Updated: September 10, 2019

can-of-beer-with-pot-on-top Photo by Room 76/Shutterstock

When the Cool Beer Brewing Company launched its Millennium Buzz Hemp Beer in 2003, the Ontario Liquor Control Board didn’t know what to do with it. The marijuana leaf on the label didn’t help.

“It took them a while to wrap their heads around it and get the beer on shelves,” says Andrew Costa, the Ontario craft brewery’s marketing manager. “It took them a while to realize there’s a big difference between cannabis and hemp seeds.”

The two plants are closely related, but hemp doesn’t contain THC, the psychoactive compound that creates the marijuana high. The hemp seeds Cool Beer used are like the ones on grocery store shelves. They don’t even have CBD, the other main cannabis compound with promising medical attributes. The toasted seeds just added a caramel flavour to the amber ale.

Up until now, no beer has contained CBD or THC. But that is about to change as the federal government prepares to add beverages and other edibles to the list of legal cannabis products. The tweaks to the Cannabis Act open the taps to new flavours and new drinkers.
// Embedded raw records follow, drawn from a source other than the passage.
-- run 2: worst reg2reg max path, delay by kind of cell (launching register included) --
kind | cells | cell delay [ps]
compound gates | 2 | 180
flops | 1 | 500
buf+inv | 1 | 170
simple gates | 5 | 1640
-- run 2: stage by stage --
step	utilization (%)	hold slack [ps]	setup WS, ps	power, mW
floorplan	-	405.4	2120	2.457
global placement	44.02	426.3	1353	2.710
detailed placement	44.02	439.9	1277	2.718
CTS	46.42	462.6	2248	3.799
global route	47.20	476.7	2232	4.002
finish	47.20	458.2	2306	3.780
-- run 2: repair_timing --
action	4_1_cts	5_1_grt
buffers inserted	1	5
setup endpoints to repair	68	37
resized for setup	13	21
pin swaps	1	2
From an optimization exercise on the open Yosys and OpenROAD flow, aimed at small area, a short achievable clock period and few clock cycles; shortcuts taken in it are not production practice.
Function was not checked in any run shown here: the RTL went through the layout flow alone.
No activity file was given, so power comes from the tool's default toggle rates.

$ cat flow/run.sh
#!/bin/bash
# The standard layout (the standard.sh) with extra ORFS settings:
# BUFFER_PORTS_ARGS="-buffer_cell sky130_fd_sc_hd__buf_1"
# make's full output goes to standard.log; each ORFS step keeps its own log under orfs/logs.
set -euo pipefail
bash standard.sh BUFFER_PORTS_ARGS="-buffer_cell sky130_fd_sc_hd__buf_1" finish > standard.log 2>&1
$ cat config.mk
export PLATFORM = sky130hd
export DESIGN_NAME = link_framer_top
export DESIGN_NICKNAME = link_framer_top
export VERILOG_FILES = /design/flow/design.v
export SDC_FILE = /design/flow/constraint.sdc
export NUM_CORES = 4
export LEC_CHECK = 0
export CAP_MARGIN = 20
export CORE_AREA = 3 3 61 61
export CTS_BUF_LIST = sky130_fd_sc_hd__clkbuf_1
export DIE_AREA = 0 0 64 64
export SETUP_SLACK_MARGIN = 2.3
export SLEW_MARGIN = 20
export SYNTH_HIERARCHICAL = 1
export SYNTH_MINIMUM_KEEP_SIZE = 0
$ cat design.v
`default_nettype none
package framing_pkg;
  localparam logic [7:0] start_byte  = 8'h7D;
  localparam logic [7:0] stop_byte   = 8'h7E;
  localparam logic [7:0] escape_byte = 8'h7F;
endpackage
`default_nettype wire
`timescale 1ns/1ps
`default_nettype none
import framing_pkg::*;
module lf_nand4 (input logic a, b, c, d, output logic y);
  assign y = !(a && b && c && d);
endmodule
module lf_nand4b (input logic an, b, c, d, output logic y);
  assign y = !(!an && b && c && d);
endmodule
module lf_nand3b (input logic an, b, c, output logic y);
  assign y = !(!an && b && c);
endmodule
module lf_nor2 (input logic a, b, output logic y);
  assign y = !(a || b);
endmodule
module lf_and2 (input logic a, b, output logic y);
  assign y = a && b;
endmodule
module lf_or2 (input logic a, b, output logic y);
  assign y = a || b;
endmodule
module lf_or2b (input logic a, bn, output logic y);
  assign y = a || !bn;
endmodule
module lf_a21oi (input logic a1, a2, b1, output logic y);
  assign y = !((a1 && a2) || b1);
endmodule
module lf_o21ai (input logic a1, a2, b1, output logic y);
  assign y = !((a1 || a2) && b1);
endmodule
module lf_o311a (input logic a1, a2, a3, b1, c1, output logic y);
  assign y = (a1 || a2 || a3) && b1 && c1;
endmodule
module lf_decode (
  input  logic body,
  input  logic b,
  output logic fresh,
  output logic at_stop,
  output logic at_start
);
  assign fresh    = body && b;
  assign at_stop  = !body && b;
  assign at_start = !body && !b;
endmodule
module lf_next (
  input  logic body,
  input  logic b,
  input  logic tvalid,
  input  logic tready,
  input  logic tlast,
  input  logic hi_n,
  input  logic pre_n,
  input  logic low_zero,
  output logic body_d,
  output logic b_d
);
  logic rv;
  logic esc;
  assign rv  = tready && tvalid;
  assign esc = !(hi_n || pre_n || low_zero);
  assign body_d = body ? (!rv || !tlast || esc) : (!b && rv);
  assign b_d    = body ? (b ? !(rv && esc) : rv) : (b ? !tready : rv);
endmodule
module link_framer_top (
  input  logic       aclk,
  input  logic       aresetn,
  input  logic       in_tvalid,
  output logic       in_tready,
  input  logic [7:0] in_tdata,
  input  logic       in_tlast,
  output logic       out_tvalid,
  input  logic       out_tready,
  output logic [7:0] out_tdata,
  output logic       out_tlast
);
  logic body;
  logic b;
  logic body_d;
  logic b_d;
  logic fresh;
  logic at_stop;
  logic at_start;
  lf_decode u_decode (.body(body), .b(b), .fresh(fresh), .at_stop(at_stop), .at_start(at_start));
  logic hi_n;      
  logic esc1_n;    
  logic esc0_n;    
  logic pre_n;     
  logic low_zero;  
  logic keep1_n;   
  logic keep0_n;   
  lf_nand4  u_hi    (.a(in_tdata[6]), .b(in_tdata[5]), .c(in_tdata[4]), .d(in_tdata[3]), .y(hi_n));
  lf_nand4b u_esc1  (.an(in_tdata[7]), .b(in_tdata[2]), .c(in_tdata[0]), .d(fresh), .y(esc1_n));
  lf_nand4b u_esc0  (.an(in_tdata[7]), .b(in_tdata[2]), .c(in_tdata[1]), .d(fresh), .y(esc0_n));
  lf_nand3b u_pre   (.an(in_tdata[7]), .b(in_tdata[2]), .c(fresh), .y(pre_n));
  lf_nor2   u_low   (.a(in_tdata[1]), .b(in_tdata[0]), .y(low_zero));
  lf_a21oi  u_keep1 (.a1(body), .a2(in_tdata[1]), .b1(at_stop), .y(keep1_n));
  lf_a21oi  u_keep0 (.a1(body), .a2(in_tdata[0]), .b1(at_start), .y(keep0_n));
  lf_o21ai  u_out1  (.a1(hi_n), .a2(esc1_n), .b1(keep1_n), .y(out_tdata[1]));
  lf_o21ai  u_out0  (.a1(hi_n), .a2(esc0_n), .b1(keep0_n), .y(out_tdata[0]));
  lf_o311a  u_rdy   (.a1(hi_n), .a2(pre_n), .a3(low_zero), .b1(out_tready), .c1(body), .y(in_tready));
  lf_and2   u_out7  (.a(body), .b(in_tdata[7]), .y(out_tdata[7]));
  for (genvar k = 2; k < 7; k++) begin : g_hi
    lf_or2b u_outk  (.a(in_tdata[k]), .bn(body), .y(out_tdata[k]));
  end
  lf_or2    u_valid (.a(in_tvalid), .b(at_stop), .y(out_tvalid));
  assign out_tlast = at_stop;
  lf_next u_next (
    .body     (body),
    .b        (b),
    .tvalid   (in_tvalid),
    .tready   (out_tready),
    .tlast    (in_tlast),
    .hi_n     (hi_n),
    .pre_n    (pre_n),
    .low_zero (low_zero),
    .body_d   (body_d),
    .b_d      (b_d)
  );
  always_ff @(posedge aclk or negedge aresetn) begin
    if (!aresetn) begin
      body <= 1'b0;
      b    <= 1'b0;
    end else begin
      body <= body_d;
      b    <= b_d;
    end
  end
endmodule
`default_nettype wire
$ cat standard.sh
#!/bin/bash
# synth_recipe.tcl (not shown) runs the flow's synth.tcl, then flattens the netlist and writes it again
# the make line also repeats each setting of config.mk as NAME=value (left out here)
make -C /OpenROAD-flow-scripts/flow DESIGN_CONFIG=/design/flow/config.mk WORK_HOME=/design/flow/orfs CLKGATE_MAP_FILE= SYNTH_SCRIPT=/design/flow/synth_recipe.tcl "${@:-finish}"
$ cat constraint.sdc
create_clock -name core_clock -period 4.5 [get_ports {aclk}]
set_input_delay 0.9000 -clock core_clock [delete_from_list [all_inputs] [get_ports {aclk}]]
set_output_delay 0.9000 -clock core_clock [all_outputs]
set_load 0.01 [all_outputs]
==> results of run 1 <==
[sequential cells by signal, indices dropped and copies added (netlist names)]
| signal | count |
|---|---|
| b | 1 |
| body | 1 |
[area by class of cell]
cell class	instances	area share (%)
multi-input cells	28	40.9
flip-flops and latches	2	10.8
repair buffers	30	34.4
well taps	44	11.5
clock buffers	3	2.36
[Yosys cell counts, types with 2 or more instances]
cell type	n
nor2_1	2
dfrtp_1	2
o21ai_1	2
nand4b_1	2
and2_1	2
a21oi_2	2
nand2b_1	5
[power groups by stage]
| stage | clock network (mW) | logic, mW | registers [mW] |
|---|---|---|---|
| after CTS | 0.0237 | 0.123 | 0.0552 |
| after global placement | 0 | 0.110 | 0.0535 |
| after floorplan | 0 | 0.0728 | 0.0450 |
| after global routing | 0.0267 | 0.185 | 0.0473 |
| final | 0.0228 | 0.167 | 0.0453 |
| after detailed placement | 0 | 0.112 | 0.0531 |
[routing by layer]
metal	share of wire [%]	up-vias
met1	49	168
met4	0	0
li1	-	182
met2	39	24
met5	0	-
met3	12	0
[Yosys stat by module (local to each module, per instance)]
| module | cell area [sq um] | copies in the design | cells inside |
|---|---|---|---|
| lf_nand3b | 7.51 | 1 | 1 |
| link_framer_top | 50.0 | 1 | 2 |
| lf_nor2 | 3.75 | 1 | 1 |
| lf_o21ai | 5.00 | 2 | 1 |
| lf_and2 | 6.26 | 1 | 1 |
| lf_or2 | 6.26 | 1 | 1 |
| lf_or2b | 6.26 | 5 | 1 |
| lf_o311a | 10.0 | 1 | 1 |
| lf_nand4b | 8.76 | 2 | 1 |
| lf_a21oi | 8.76 | 2 | 1 |
| lf_next | 47.5 | 1 | 8 |
| lf_nand4 | 6.26 | 1 | 1 |
| lf_decode | 16.3 | 1 | 3 |
[critical path: stages]
cell and delay, ps:
buf_6 90, nand3b_1 170, o311a_1 330, buf_2 140
[worst paths after layout]
path	depth (start not counted)	start	end	slack [ps]
max	4	in_tdata[7]	in_tready	1970
min	1	aresetn	b$_DFF_PN0_	450
max reg2reg	7	b$_DFF_PN0_	b$_DFF_PN0_	2780
min reg2reg	1	body$_DFF_PN0_	body$_DFF_PN0_	570
max in group asynchronous	1	aresetn	body$_DFF_PN0_	3910
min in group core_clock	1	body$_DFF_PN0_	body$_DFF_PN0_	570
[stage by stage]
step	worst slack, ps	instance area, sq um
final	1970	477
after global routing	1930	477
after CTS	1970	427
after detailed placement	1910	372
after global placement	1920	372
after floorplan	2170	230
[cell families (layout without fill, tap and decap cells)]
| kind of cell | count (synthesis) | after routing |
|---|---|---|
| buffers and inverters | 0 | 33 |
| and+or+nand+nor | 18 | 18 |
| AOI/OAI and AO/OA | 10 | 10 |
| DFF | 2 | 2 |
[timing repair]
item                                    in CTS  in global routing
endpoints found under the setup margin       6                  6
resized for setup                           13                  5
hold buffers                                 0                  0
pin swaps                                    2                  1
buffers inserted                             2                  5
[layout by cell type, fill, tap and decap left out]
master and count:
dfrtp_2 1, nand2_1 1, o311a_1 1, a21oi_2 2
dfrtp_1 1, buf_4 7, a21bo_1 1, nand4b_1 2
a31oi_1 1, buf_6 2, nand4_1 1, buf_2 5
a21oi_1 1, clkbuf_2 3, o31ai_1 1, nand3_1 1
nand2b_1 5, o21ai_2 2, o21ai_0 1, or2_1 1
nor2b_4 1, nor3_1 1, nor2_1 2, clkbuf_1 3
nand3b_1 1, buf_1 13, and2_1 2
==> results.toml, run 1 <==
[final_layout]
utilization_pct = 15.2
fillers = 359
area_delta_synth_final_pct = 107
antenna_cells = 0
multiInputGateArea_sq_um = 195
ff_latch_area_sq_um = 51.3
instances_no_fill = 107
drive_gt1_share_pct = 36.5
fin_nets = 78

[timing]
clock_skew_ps = 0.0869
fmax_ghz = 0.395
rsz0062_at_grt = "true"
tightest_slew_ps = 395
final.setup.tns_ps = 0
slew_violations = 0
period_needed_ps = 2530
slew-limit-headroom_pct = 73.5
period_share_pct = 56.3
hold_viol_final = 0
setup-violations-final = 0
hold_slack_ps = 455

[routing]
first_pass_iters = 5
vias = 374
drtAntennaViolNets = 0
first_iter_violations = 25
avgRoutedWirePerCell_microns = 8.90
via_per_inst = 3.50
drc = 0
routed_wl_microns = 952

[synth]
synth_area_leaders = "dfrtp_1 22%, nand2b_1 14%, a21oi_2 7.6%, nand4b_1 7.6%, and2_1 5.4%"
yosys.area_share.simple_pct = 47.3
synth_area_per_cell_sq_um = 7.67
synth_edf_count = 0
synth_nets = 43
synth_compound_area_share_pct = 31.0
yosysWarnings = 7
synthXorXnorAreaFrac_pct = 0
yosysSeqAreaShare_pct = 21.7
async_flop_share_pct = 100
synth_ff_type = "dfrtp_1"
synthAdderAreaFrac_pct = 0
synth_cell_types = 20
netlist_instances = 30
synth_top_family_by_area = "simple AND/OR/NAND/NOR gates"
muxShareOfSynthArea_pct = 0
yosysTopAreaCellShare_pct = 21.7
synth_area_sq_um = 230
synth_seq_cells = 2
synth_top_cell_by_area = "dfrtp_1"

[status]
outcome = "finished clean"

[clock_network]
clock_latency_ps = 210
cts_buffers = 3
clockBufferDepth = 2
cts_tree = "yes"
h-tree-depth = 1
clock_sinks = 2
clkTransAtPathRegs_ps = 60
cts_root_buf = "clkbuf_1"

[pwr]
power_leakage_nw = 0.177
clockPowerShare_pct = 9.7
sw_frac_of_total_pct = 47.2
power.density_mw_per_mm2 = 493
switchingPower_mw = 0.111
power_mw = 0.235
intPower_mw = 0.124
max-vdd-ir-drop_uv = 162
p_seq_share_pct = 19.3
pwr-share-comb_pct = 71.0

[floorplan]
die_x_microns = 64
start_util_pct = 7.36
die_h_microns = 64
ios = 24
rows = 20
fp.coreArea_sq_mm = 0.00313
die_area_sq_mm = 0.00410

[worst_setup_path]
start_kind = "primary input"
end_kind = "output pin"
cp.required_ps = 3600
crit_type = "primary input to output pin"
crit_fanout = 4
cp.arrival_ps = 1630

[global_route]
track_usage_pct = 4.53
grt_pass1_wl_microns = 1450
grtUsageMet3_pct = 2.46
top_usage_layer = "met1"
grt_max_degree = 16
grt_overflow = 0
groute.layer.met2.usage_pct = 5.29
use_met1_pct = 6.33
antenna_found_initial = 0
grt_pass1_vias = 295

[worst_hold_path]
min_path_type = "primary input to asynchronous set/reset pin"

[placed_design]
dpl.cell_count = 97
hpwlAfterDp_microns = 708
globalplace.congestion = 0.629
io_buffers = 23

[flow_run]
max_cap_viol_count = 0
==> run 2, diff against run 1 <==
--- a/config.mk
+++ b/config.mk
@@ -9,7 +9,7 @@
 export CORE_AREA = 3 3 61 61
 export CTS_BUF_LIST = sky130_fd_sc_hd__clkbuf_1
 export DIE_AREA = 0 0 64 64
-export SETUP_SLACK_MARGIN = 2.3
+export SETUP_SLACK_MARGIN = 2.0
 export SLEW_MARGIN = 20
 export SYNTH_HIERARCHICAL = 1
 export SYNTH_MINIMUM_KEEP_SIZE = 0
==> run 2 against run 1 <==
  * Clock power shrank 5%
  * First-iteration DRC count down 44%
  * Sequential power up 19%
  * Critical path depth stayed put
  * Die area unchanged
  * Synthesized cell count is the same
  * Critical path type unchanged
  * Largest power group unchanged
  * Register-to-register slack improved by 110 ps
  * Final cell count is 4.7% lower
  * Worst setup slack lost 2.3 ps
  * Highest routed layer unchanged
  * Still clean
  * Final area decreased by 12%
==> results.toml, run 2 <==
[floorplan]
start_util_pct = 7.36
rows = 20
ios = 24
fp.coreArea_sq_mm = 0.00313
die_h_microns = 64
die_x_microns = 64
die_area_sq_mm = 0.00410

[worst_setup_path]
crit_path_max_incr_delay_ps = 370
ff2ff_setup_slack_ps = 2890
critPathSlowestCell = "o311a_1"
r2r_end = "b$_DFF_PN0_"
cp.arrival_ps = 1640
crit_path_cell_trace = "buf_1, nand4_1, o311a_1, buf_2"
r2r.worst_path.cells = 6
crit_type = "primary input to output pin"
end_kind = "output pin"
crit_fanout = 2
start_kind = "primary input"
r2r_start = "body$_DFF_PN0_"
cp.required_ps = 3600

[global_route]
grt_max_degree = 16
antenna_found_initial = 0
grt_pass1_vias = 301
grt_overflow = 0
grt_pass1_wl_microns = 1400
track_usage_pct = 4.35

[synth]
yosysTopAreaCellShare_pct = 21.7
netlist_instances = 30
synth_area_leaders = "dfrtp_1 22%, nand2b_1 14%, a21oi_2 7.6%, nand4b_1 7.6%, and2_1 5.4%"
synth_cell_types = 20
synth_top_cell_by_area = "dfrtp_1"
synth_edf_count = 0
synth_area_sq_um = 230
yosysWarnings = 7
yosysMostFrequentCell = "nand2b_1"
synth_area_per_cell_sq_um = 7.67
async_flop_share_pct = 100
yosysSeqAreaShare_pct = 21.7
synth_seq_cells = 2
synth_nets = 43
synth_ff_type = "dfrtp_1"

[clock_network]
cts_tree = "yes"
h-tree-depth = 1
clkTransAtPathRegs_ps = 70
cts_root_buf = "clkbuf_1"
hold_buffers = 0
clockBufferDepth = 2
clock_sinks = 2
clock_latency_ps = 220
cts_buffers = 3

[routing]
first_pass_iters = 4
via_per_inst = 3.55
vias = 362
drtAntennaViolNets = 0
routed_wl_microns = 863
first_iter_violations = 14
drc = 0
avgRoutedWirePerCell_microns = 8.46

[timing]
final.setup.tns_ps = 0
rsz0062_at_grt = "true"
period_share_pct = 56.4
tightest_slew_ps = 288
hold_slack_ps = 452
slew-limit-headroom_pct = 80.6
period_needed_ps = 2540
fmax_ghz = 0.394
clock_skew_ps = 20.9
slew_violations = 0
hold_viol_final = 0
setup-violations-final = 0

[pwr]
max-vdd-ir-drop_uv = 109
power_mw = 0.197
power_leakage_nw = 0.139
power.density_mw_per_mm2 = 467

[final_layout]
antenna_cells = 0
mostFrequentLayoutCells = "16 x buf_1, 5 x nand2b_1, 3 x clkbuf_1, 3 x clkbuf_2, 3 x buf_2"
area_delta_synth_final_pct = 83.2
drive_gt1_share_pct = 24.1
fin_nets = 73
reg.largest.list = "b x1, body x1"
final_common_cell = "buf_1"

[flow_run]
max_cap_viol_count = 0

[placed_design]
globalplace.congestion = 0.659
io_buffers = 23
hpwlAfterDp_microns = 694

[worst_hold_path]
min_path_type = "primary input to asynchronous set/reset pin"

[status]
outcome = "finished clean"
## run 2: cell counts after synthesis
Identical to the previous run, type by type.
## run 2: modules after synthesis, one instance, submodules excluded
module           copies in the design  cells
lf_decode                           1      3
lf_o21ai                            2      1
lf_nand4                            1      1
lf_nand4b                           2      1
lf_or2b                             5      1
lf_nor2                             1      1
link_framer_top                     1      2
lf_o311a                            1      1
lf_a21oi                            2      1
lf_nand3b                           1      1
lf_next                             1      8
lf_and2                             1      1
lf_or2                              1      1
## run 2: layout make-up
type,count,area [sq um]
Multi-Input combinational cell,28,188
Timing Repair Buffer,25,116
Clock buffer,3,11.3
Tap cell,44,55.1
Fill cell,366,2710
Sequential cell,2,51.3
## run 2: cell families (layout without fill, tap and decap cells)
family | after synthesis | count (layout) | synth area share, %
AO/OA/AOI/OAI | 10 | 10 | 31.0
buffers and inverters | 0 | 28 | 0
flip-flops | 2 | 2 | 21.7
AND/OR/NAND/NOR | 18 | 18 | 47.3
## run 2: metal layers
metal	vias to the layer above	part of all wire, %	track usage (%)
met5	-	0	0
met2	22	37	5.16
met1	168	46	6.55
met3	0	17	2.46
li1	172	-	-
met4	0	0	0.809
## run 2: worst max-delay path by stage
stage / start / to / slack (ps) / depth (start not counted)
floorplan: in_tdata[7] / in_tready / 2160 / 2
global placement: in_tdata[4] / in_tready / 1910 / 4
detailed placement: in_tdata[4] / in_tready / 1890 / 4
CTS: in_tdata[7] / in_tready / 1960 / 4
global route: in_tdata[4] / in_tready / 1910 / 4
finish: in_tdata[3] / in_tready / 1960 / 4
## run 2: critical path: cells and delay by family
family,cells,cell delay (ps)
buf+inv,2,220
compound gates,1,370
simple gates,1,140
## run 2: per-stage QoR
step	utilization [%]	worst slack, ps	area [sq um]	instances
final	13.5	1960	422	102
after global routing	13.5	1910	422	102
after CTS	13.0	1960	408	102
after detailed placement	11.9	1890	372	97
after global placement	11.9	1910	372	97
after floorplan	-	2160	230	30
## run 2: timing repair
action                                  CTS  global route
endpoints found under the setup margin    1             3
resized for setup                         4             9
setup buffers                             2             0
pin swaps                                 2             2
endpoints found under the hold margin     0             0
## run 2: where the power goes
| part | switching (mW) | internal [mW] |
|---|---|---|
| sequential | 0.0264 | 0.0277 |
| clock | 0.0107 | 0.0109 |
| combinational | 0.0652 | 0.0559 |
| total | 0.102 | 0.0945 |
==> run 3, diff against run 2 <==
--- a/config.mk
+++ b/config.mk
@@ -9,7 +9,4 @@
 export CORE_AREA = 3 3 61 61
 export CTS_BUF_LIST = sky130_fd_sc_hd__clkbuf_1
 export DIE_AREA = 0 0 64 64
-export SETUP_SLACK_MARGIN = 2.0
 export SLEW_MARGIN = 20
-export SYNTH_HIERARCHICAL = 1
-export SYNTH_MINIMUM_KEEP_SIZE = 0
==> run 3 against run 2 <==
  * Global-route usage is 0.18 points higher
  * Critical path type unchanged
  * Area after synthesis is 26% higher
  * Still clean on timing, DRC and antenna
  * Count of clock-buffer cells in the layout stayed put
==> results.toml, run 3 <==
[routing]
first_iter_violations = 29
via_per_inst = 3.04
first_pass_iters = 4
routed_wl_microns = 825
highest_layer = "met4"
drtAntennaViolNets = 0
wl_met3_microns = 96
drc = 0
avgRoutedWirePerCell_microns = 8.42
wl_met1_microns = 333
wl_met2_microns = 382
vias = 298

[final_layout]
fillers = 367
utilization_pct = 12.1
area_delta_synth_final_pct = 30.2
drive_gt1_share_pct = 7.41
antenna_cells = 0
reg.largest.list = "b x1, body x1"
final_common_cell = "buf_1"
instances_no_fill = 98
multiInputGateArea_sq_um = 171
ff_latch_area_sq_um = 50.0
fin_area_sq_um = 378
mostFrequentLayoutCells = "23 x buf_1, 8 x nand2b_1, 3 x nor2_1, 3 x clkbuf_1"
fin_nets = 69

[clock_network]
clockBufferDepth = 2
clkTransAtPathRegs_ps = 50
post-cts-setup-buffer-count = 0
hold_buffers = 0
cts_tree = "yes"
cts_buffers = 3
clock_latency_ps = 190
clock_sinks = 2
ctsResizeCount = 0
h-tree-depth = 1
cts_root_buf = "clkbuf_1"

[synth]
synth_top_cells_by_count = "8 x buf_4, 8 x nand2b_1, 3 x nor2_1"
synthAdderAreaFrac_pct = 0
synth_top_family_by_area = "simple AND/OR/NAND/NOR gates"
synth_top_cell_by_area = "buf_4"
netlist_instances = 37
synth_area_per_cell_sq_um = 7.85
yosys.area_share.simple_pct = 46.1
synth_area_sq_um = 290
synth_seq_cells = 2
synthXorXnorAreaFrac_pct = 0
yosysTopAreaCellShare_pct = 20.7
synth_edf_count = 0
synth_ff_type = "dfrtp_1"
muxShareOfSynthArea_pct = 0
yosysWarnings = 1
yosysSeqAreaShare_pct = 17.2
synth_nets = 50
async_flop_share_pct = 100
synth_cell_types = 18
synth_area_leaders = "buf_4 21%, dfrtp_1 17%, nand2b_1 17%, nand4b_2 5.2%, or2b_1 5.2%"
synth_compound_area_share_pct = 12.9

[worst_setup_path]
crit_path_start = "in_tdata[7]"
r2r_start = "body$_DFF_PN0_"
end_kind = "output pin"
cp.arrival_ps = 1690
start_kind = "primary input"
cp.required_ps = 3600
crit_fanout = 2
crit_type = "primary input to output pin"

[placed_design]
dpl.cell_count = 95
hpwlAfterDp_microns = 721
dpl_cell_area_sq_um = 367
io_buffers = 23
globalplace.congestion = 0.684
place_worst_setup_slack_ps = 1910

[timing]
slew-limit-headroom_pct = 72.8
clock_skew_ps = 1.88
slew_violations = 0
hold_slack_ps = 479
period_share_pct = 57.4
rsz0062_at_grt = "false"
hold_viol_final = 0
tightest_slew_ps = 408
period_needed_ps = 2590
final.setup.tns_ps = 0
fmax_ghz = 0.387
worst_slack_ps = 1910
setup-violations-final = 0

[floorplan]
die_h_microns = 64
die_x_microns = 64
rows = 20
die_area_sq_mm = 0.00410
ios = 24
fp.coreArea_sq_mm = 0.00313
start_util_pct = 9.28

[global_route]
track_usage_pct = 4.54
antenna_found_initial = 0
grt_overflow = 0
grt_pass1_wl_microns = 1390
grt_max_degree = 15
grt_pass1_vias = 310

[status]
outcome = "finished clean"

[pwr]
power_leakage_nw = 0.129
power_mw = 0.164
power.density_mw_per_mm2 = 434
max-vdd-ir-drop_uv = 69.6

[worst_hold_path]
min_path_type = "primary input to asynchronous set/reset pin"

[flow_run]
max_cap_viol_count = 0
## run 3: worst max-delay path, cell delays in order
cell and delay (ps):
buf_1 80, nand4b_2 210, nor2_1 180, a22o_1 170, buf_1 150
## run 3: layout make-up
class / instances / share of cell area (%)
flip-flops and latches: 2 / 13.2
clock buffers: 3 / 2.98
repair buffers: 23 / 22.8
inverters: 1 / 0.993
multi-input cells: 25 / 45.4
well taps: 44 / 14.6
“So many brewers are teaming up with cannabis growers,” says Costa. “It’s going to be hard to stay ahead of the large corporations like Molson and Labatt. But we’ve got a lot of knowledge of how to mix hemp with the brewing process. I think it will help.”

Cool Beer faces some frothy competition. Molson Coors Canada has a joint venture with Hexo Corp., a cannabis producer. Labatt’s parent Anheuser-Busch InBev has an agreement with Tilray, a global cannabis firm, and is a major investor in Canopy Growth, one of Canada’s largest cannabis firms. Many smaller brewers are also looking to get in on the green.

Most plan to add CBD or THC oil rather than fermenting cannabis along with other traditional ingredients like hops, malt, wheat, and barley. The reason comes down to control.

“It’s easy to control the alcohol content during fermentation, but it’s not the same for CBD or THC,” explains Simon Barna, the head brewer at Nelson Brewing Company in British Columbia. “We can lab test the oil to know the percentages and then add it to beer to dial in the concentration. It’s much more exact, which is what we think Health Canada will be looking for.”

Only one brewer, Province Brands of Canada, has announced plans to use the plant itself. That’s been the company’s focus since its founding in 2016. After a couple years of experimenting they built a brewery in Grimsby, Ontario where they’ll use off-cuts from cannabis cultivation in the fermentation process.

“Our beer is brewed from the stalks, stem, and roots of the cannabis plant,” says Dooma Wendschuh, CEO and co-founder of Province Brands. “The flavour is dry, savoury, less sweet than a typical beer flavour.”

At least nine craft brewers, including Lake of the Woods, have signed agreements to use Province Brands technology to craft their cannabis beers. None of it is available yet as everyone awaits the final regulations for cannabis beer, but brewers are pretty sure about one thing: any buzz will only come from one source. Health Canada has said products with THC and CBD can’t contain alcohol as well.

That requirement leaves craft brewers at a disadvantage; the filtering process to remove alcohol is expensive and none are currently making alcoholic free beer. However, adding unique ingredients plays right into their strength.

“We’re all about experimenting,” says Costa. “That’s what craft beer is all about and cannabis is not that different from many of the ingredients we already work with. We can get any flavour of any strain into the beer. Or with CBD there can be no taste at all. It’s going to be really interesting to see how it all plays out.”